Natalia Gheorghiu (29 November 1914 – 2 April 2001) was a Moldovan and Soviet pediatric surgeon, physician and professor and doctor of medical sciences. She has been cited as a pioneer of pediatric surgery in Moldova.

Born in the town of Bender (Tighina), she graduated from the Medical Faculty of University of Bucharest in 1940 and began a career in pediatric surgery in Chișinău. The first ward for children opened in the Moldovan Republic hospital in 1957, and later she was instrumental in establishing the Pediatric Surgical Centre, which is now named after her.

She was a professor at the University of Medicine and Pharmacy in Chișinău and authored more than 250 papers into surgical methods, dermatoplasty, and imaging techniques in her field. She was a corresponding member of the Academy of Medical Sciences of the USSR and the Academy of Sciences of Moldova, the International Society of Surgery, and was appointed the president of the Moldavian Surgical Society. A street in the Moldovan capital is named after her and she appeared on a postage stamp in 2004.

== Medical career ==
After graduating with her medical degree from University of Bucharest, she moved to the capital of Moldova, Chișinău, and began her career as a family practitioner and a pediatric surgeon. She was soon recruited as a military surgeon during World War II.

Natalia Gheorghiu made a significant contribution to solving problems in the field of traumatology, orthopedics, surgery of the urinary tract, abdominal cavity and thoracic surgery, in the treatment of diseases of the circulatory system, surgical pathology of the newborn.

Gheorghiu's main scientific and practical interests included plastic surgery, her enormous scientific potential allowed her to make scientific developments at the level of international standards and consistently introduce them into the practice of protecting children's health. Methods of medical diagnosis and treatment of surgical diseases and malformations, developed by Professor Gheorghiu, entered the world pediatric surgery.
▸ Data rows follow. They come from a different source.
`config.mk`:
```
export PLATFORM = sky130hd
export DESIGN_NAME = id_ex_stage
export DESIGN_NICKNAME = d
export VERILOG_FILES = /design/src/rtl/id_ex_stage.sv
export SDC_FILE = /design/constraint.sdc
export NUM_CORES = 1
export LEC_CHECK = 0
export ABC_AREA = 1
export BUFFER_PORTS_ARGS = -buffer_cell sky130_fd_sc_hd__buf_2
export CAP_MARGIN = 20
export CORE_MARGIN = 8
export CORE_UTILIZATION = 46
export CTS_CLUSTER_SIZE = 40
export DETAILED_ROUTE_END_ITERATION = 7
export PLACE_DENSITY = 0.8
export SLEW_MARGIN = 40
export SYNTH_ARGS = -nofsm -noshare
export SYNTH_HDL_FRONTEND = slang
export SYNTH_SLANG_ARGS = --single-unit
export TNS_END_PERCENT = 10
```
`constraint.sdc`:
```
create_clock -name clk -period 1.6 [get_ports clk]
set_clock_uncertainty 0.1 [all_clocks]
set_input_delay 0.08 -clock clk [delete_from_list [all_inputs] [get_ports clk]]
set_output_delay 0.08 -clock clk [all_outputs]
set_load 0.02 [all_outputs]
```
`src/rtl/id_ex_stage.sv`:
```
// ID/EX pipeline register: ALU control decode, operand select, load-use bubble insertion.
// Define ID_EX_FWD_EN to add EX/MEM and MEM/WB forwarding muxes on the registered operands.
module id_ex_stage #(
  parameter int unsigned word_size = 32,
  parameter int unsigned reg_bits  = 5
) (
  input  logic                 clk,
  input  logic                 rst,
  input  logic                 stall,
  input  logic                 flush,
  input  logic                 id_valid,
  input  logic [word_size-1:0] id_rs_data,
  input  logic [word_size-1:0] id_rt_data,
  input  logic [word_size-1:0] id_imm,
  input  logic [reg_bits-1:0]  id_rs,
  input  logic [reg_bits-1:0]  id_rt,
  input  logic [reg_bits-1:0]  id_rd,
  input  logic [1:0]           id_alu_op,
  input  logic [5:0]           id_funct,
  input  logic                 id_alu_src,
  input  logic                 id_reg_dst,
  input  logic                 id_reg_write,
  input  logic                 id_mem_read,
  input  logic                 id_mem_write,
  input  logic                 id_mem_to_reg,
`ifdef ID_EX_FWD_EN
  input  logic                 mem_fwd_we,
  input  logic [reg_bits-1:0]  mem_fwd_reg,
  input  logic [word_size-1:0] mem_fwd_data,
  input  logic                 wb_fwd_we,
  input  logic [reg_bits-1:0]  wb_fwd_reg,
  input  logic [word_size-1:0] wb_fwd_data,
`endif
  output logic                 hazard_stall,
  output logic                 ex_valid,
  output logic [3:0]           ex_alu_ctrl,
  output logic [word_size-1:0] ex_data1,
  output logic [word_size-1:0] ex_data2,
  output logic [word_size-1:0] ex_store_data,
  output logic [reg_bits-1:0]  ex_write_reg,
  output logic [reg_bits-1:0]  ex_rs,
  output logic [reg_bits-1:0]  ex_rt,
  output logic                 ex_reg_write,
  output logic                 ex_mem_read,
  output logic                 ex_mem_write,
  output logic                 ex_mem_to_reg,
  output logic                 ex_illegal
);

  logic                 valid_q, alu_src_q, reg_write_q, mem_read_q, mem_write_q;
  logic                 mem_to_reg_q, illegal_q;
  logic [3:0]           alu_ctrl_q;
  logic [word_size-1:0] rs_data_q, rt_data_q, imm_q;
  logic [reg_bits-1:0]  write_reg_q, rs_q, rt_q;

  logic [3:0]           alu_code;
  logic                 illegal;
  logic                 bubble;
  logic [word_size-1:0] rs_val, rt_val;

  always_comb begin
    alu_code = 4'b0010;
    illegal  = 1'b0;
    unique case (id_alu_op)
      2'b00: alu_code = 4'b0010;
      2'b01: alu_code = 4'b0110;
      2'b10: begin
        case (id_funct)
          6'b100000: alu_code = 4'b0010;
          6'b100010: alu_code = 4'b0110;
          6'b100100: alu_code = 4'b0000;
          6'b100101: alu_code = 4'b0001;
          6'b100111: alu_code = 4'b1100;
          6'b101010: alu_code = 4'b0111;
          default:   illegal  = 1'b1;
        endcase
      end
      2'b11: illegal = 1'b1;
    endcase
  end

  // Load-use: the load in EX cannot supply its value in time for the consumer in ID.
  assign hazard_stall = valid_q & mem_read_q & (write_reg_q != '0) & id_valid &
                        ((write_reg_q == id_rs) | (write_reg_q == id_rt)) & ~flush;

  // rst and flush beat stall; a hazard bubble only lands when the stage is not held.
  assign bubble = rst | flush | (~stall & hazard_stall);

  always_ff @(posedge clk) begin
    if (bubble) begin
      valid_q      <= 1'b0;
      alu_ctrl_q   <= 4'b0000;
      rs_data_q    <= '0;
      rt_data_q    <= '0;
      imm_q        <= '0;
      alu_src_q    <= 1'b0;
      write_reg_q  <= '0;
      rs_q         <= '0;
      rt_q         <= '0;
      reg_write_q  <= 1'b0;
      mem_read_q   <= 1'b0;
      mem_write_q  <= 1'b0;
      mem_to_reg_q <= 1'b0;
      illegal_q    <= 1'b0;
    end else if (!stall) begin
      valid_q      <= id_valid;
      alu_ctrl_q   <= alu_code;
      rs_data_q    <= id_rs_data;
      rt_data_q    <= id_rt_data;
      imm_q        <= id_imm;
      alu_src_q    <= id_alu_src;
      write_reg_q  <= id_reg_dst ? id_rd : id_rt;
      rs_q         <= id_rs;
      rt_q         <= id_rt;
      reg_write_q  <= id_reg_write & id_valid;
      mem_read_q   <= id_mem_read & id_valid;
      mem_write_q  <= id_mem_write & id_valid;
      mem_to_reg_q <= id_mem_to_reg & id_valid;
      illegal_q    <= illegal & id_valid;
    end
  end

`ifdef ID_EX_FWD_EN
  // The younger result (EX/MEM) wins over MEM/WB; r0 is never forwarded.
  always_comb begin
    rs_val = rs_data_q;
    rt_val = rt_data_q;
    if (mem_fwd_we && mem_fwd_reg != '0 && mem_fwd_reg == rs_q) begin
      rs_val = mem_fwd_data;
    end else if (wb_fwd_we && wb_fwd_reg != '0 && wb_fwd_reg == rs_q) begin
      rs_val = wb_fwd_data;
    end
    if (mem_fwd_we && mem_fwd_reg != '0 && mem_fwd_reg == rt_q) begin
      rt_val = mem_fwd_data;
    end else if (wb_fwd_we && wb_fwd_reg != '0 && wb_fwd_reg == rt_q) begin
      rt_val = wb_fwd_data;
    end
  end
`else
  assign rs_val = rs_data_q;
  assign rt_val = rt_data_q;
`endif

  assign ex_valid      = valid_q;
  assign ex_alu_ctrl   = alu_ctrl_q;
  assign ex_data1      = rs_val;
  assign ex_data2      = alu_src_q ? imm_q : rt_val;
  assign ex_store_data = rt_val;
  assign ex_write_reg  = write_reg_q;
  assign ex_rs         = rs_q;
  assign ex_rt         = rt_q;
  assign ex_reg_write  = reg_write_q;
  assign ex_mem_read   = mem_read_q;
  assign ex_mem_write  = mem_write_q;
  assign ex_mem_to_reg = mem_to_reg_q;
  assign ex_illegal    = illegal_q;

endmodule

```
==> out/qor.yml <==
outcome:
  status: "finished with violations"
  violations: "negative setup slack"
pwr:
  swShare: 0.245
  p_int_mw: 6.40
  p_seq_frac: 0.378
  power_frac_comb: 0.166
  irDropWorstVdd_mv: 0.849
  power.static_leakage_nw: 4.58
  powerDensity_nw_per_um2: 930
  power_switching_mw: 2.08
  clockPowerShare: 0.456
cells_and_area:
  drive_above_1_share: 0.374
  syn_to_final_growth_pct: 77.6
  finalInstanceArea_um2: 9120
  nNetsFinal: 1090
  fillers: 549
  final_cell_mix: "buf_2 (232), dlygate4sd3_1 (147), nor2_1 (136)"
  layout_commonest_cell: "buf_2"
synthesis:
  synth.distinct_cells: 21
  syn_area_um2: 5130
  yosys_warnings: 0
  synthTopCellsByArea: "dfxtp_1 (48%), mux2i_1 (20%), nor2_1 (10%), mux2_2 (7.0%), nand2_1 (2.9%)"
  synth.avg_cell_area_um2: 9.37
  ys_seq_area_frac: 0.476
  postSynthCellCount: 548
  syn_nets: 681
  synth-seq-cells: 122
  synth_top_area_frac: 0.476
  synth_top_area_cell: "dfxtp_1"
sta:
  finalSetupViolCount: 73
  fin_ws_ps: -211
  slew_viol_final: 0
  post-route-period-util: 1.13
  tightest_slew_ps: 636
  relSlewSlack: 0.574
  final_hold_viol_count: 0
  min_period_ps: 1810
  fin_setup_tns_ps: -6560
  rsz0062_at_grt: "yes"
  max_freq_ghz: 0.552
setup_path:
  crit_slowest_cell: "dfxtp_4"
  ff2ff_setup_slack_ps: -80
  crit_type: "flip-flop to output pin"
  required_ps: 1420
  critical_path.max_stage_delay_ps: 390
  cp-end-kind: "output pin"
  crit_start: "alu_src_q"
  crit_path_max_fanout: 16
  rr_startpoint: "ex_write_reg[4]"
  crit_chain: "buf_16 > mux2_2 > buf_2"
  crit_arrival_ps: 1630
  worstRegToRegCells: 9
  setup.worst_path.start_class: "flip-flop"
  regToRegEndpoint: "ex_store_data[11]"
route:
  drt-total-wl_mm: 22.2
  drtIter0Drc: 404
  avgRoutedWirePerCell_um: 19.9
  post-route-drc-count: 0
  viasPerCell: 5.23
  num_vias: 5832
  dr.pass1.iters: 8
  detail-route-antenna-nets: 0
die:
  start_util: 0.472
  die_area_um2: 14800
  ioPinCount: 252
  die_w_um: 122
  fp.coreArea_um2: 10900
  die_h_um: 122
  rows: 38
placement:
  dp_hpwl_mm: 10.7
  gp_congestion: 0.872
  port_buffers: 251
  dpl_cell_area_um2: 6560
worst_hold_path:
  whs_path_depth: 6
  min_delay_worst_endpoint: "ex_alu_ctrl[0]"
  worstHoldStart: "id_funct[3]"
  hp-class: "input port to flip-flop"
cts:
  cts_root_buf: "clkbuf_8"
  clkTransAtPathRegs_ps: 60
  cts_sinks: 122
  cts_tree: "yes"
  cts_buffer_depth: 2
  cts-htree-levels: 4
  numCtsBuffers: 17
  clk_latency_ps: 510
global_routing:
  overflow: 0
  antenna_found_initial: 4
  grt_max_degree: 42
  grt_use_total: 0.270
  grt_pass1_vias: 6185
  grt_pass1_wl_mm: 31.5
job:
  cap_viol_max_count: 0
Gheorghiu made great efforts to develop pediatric surgery in Moldova, was one of the initiators of the creation of the National Scientific and Practical Center for Pediatric Surgery (currently the Center for Pediatric Surgery "Natalia Gheorghiu").

The N. Gheorghiu School is represented by 6 professors, 15 associated professors, 20 PhD in medical sciences. Natalia Gheorghiu is the author of 650 publications, including 6 monographs.

==Awards==
For her fruitful work, she was awarded 4 orders and 11 medals, including the Order of the Red Banner of Labour, Friendship of Peoples, the Order of the Republic of Moldova, the Medal of the International Peace Protection Committee, an honorary citizen of Chișinău (1977).

==Memory==
- In Chișinău, the capital of Moldova, the street in the center of the city (Academician Natalia Georgiou Street) and the secondary school (Lyceum “Natalia Georgiou”) bears her name.
- A bronze bust is installed in front of the Natalia Gheorghiu National Scientific and Practical Center for Pediatric Surgery.
- In November 2004, the Association of Pediatric Surgery named after Academician Natalia Gheorghiu was created in Chisinau.
- On April 30, 2004, in commemoration of the 90th anniversary of the birth of the outstanding surgeon, the Post of Moldova issued a stamp with her image.
- A bust of the figure has been erected on the Alley of Distinguished Doctors and Scientists, next to the Chisinau University of Medicine and Pharmacy. It was created by Moldovan sculptor Veaceslav Jiglițchi.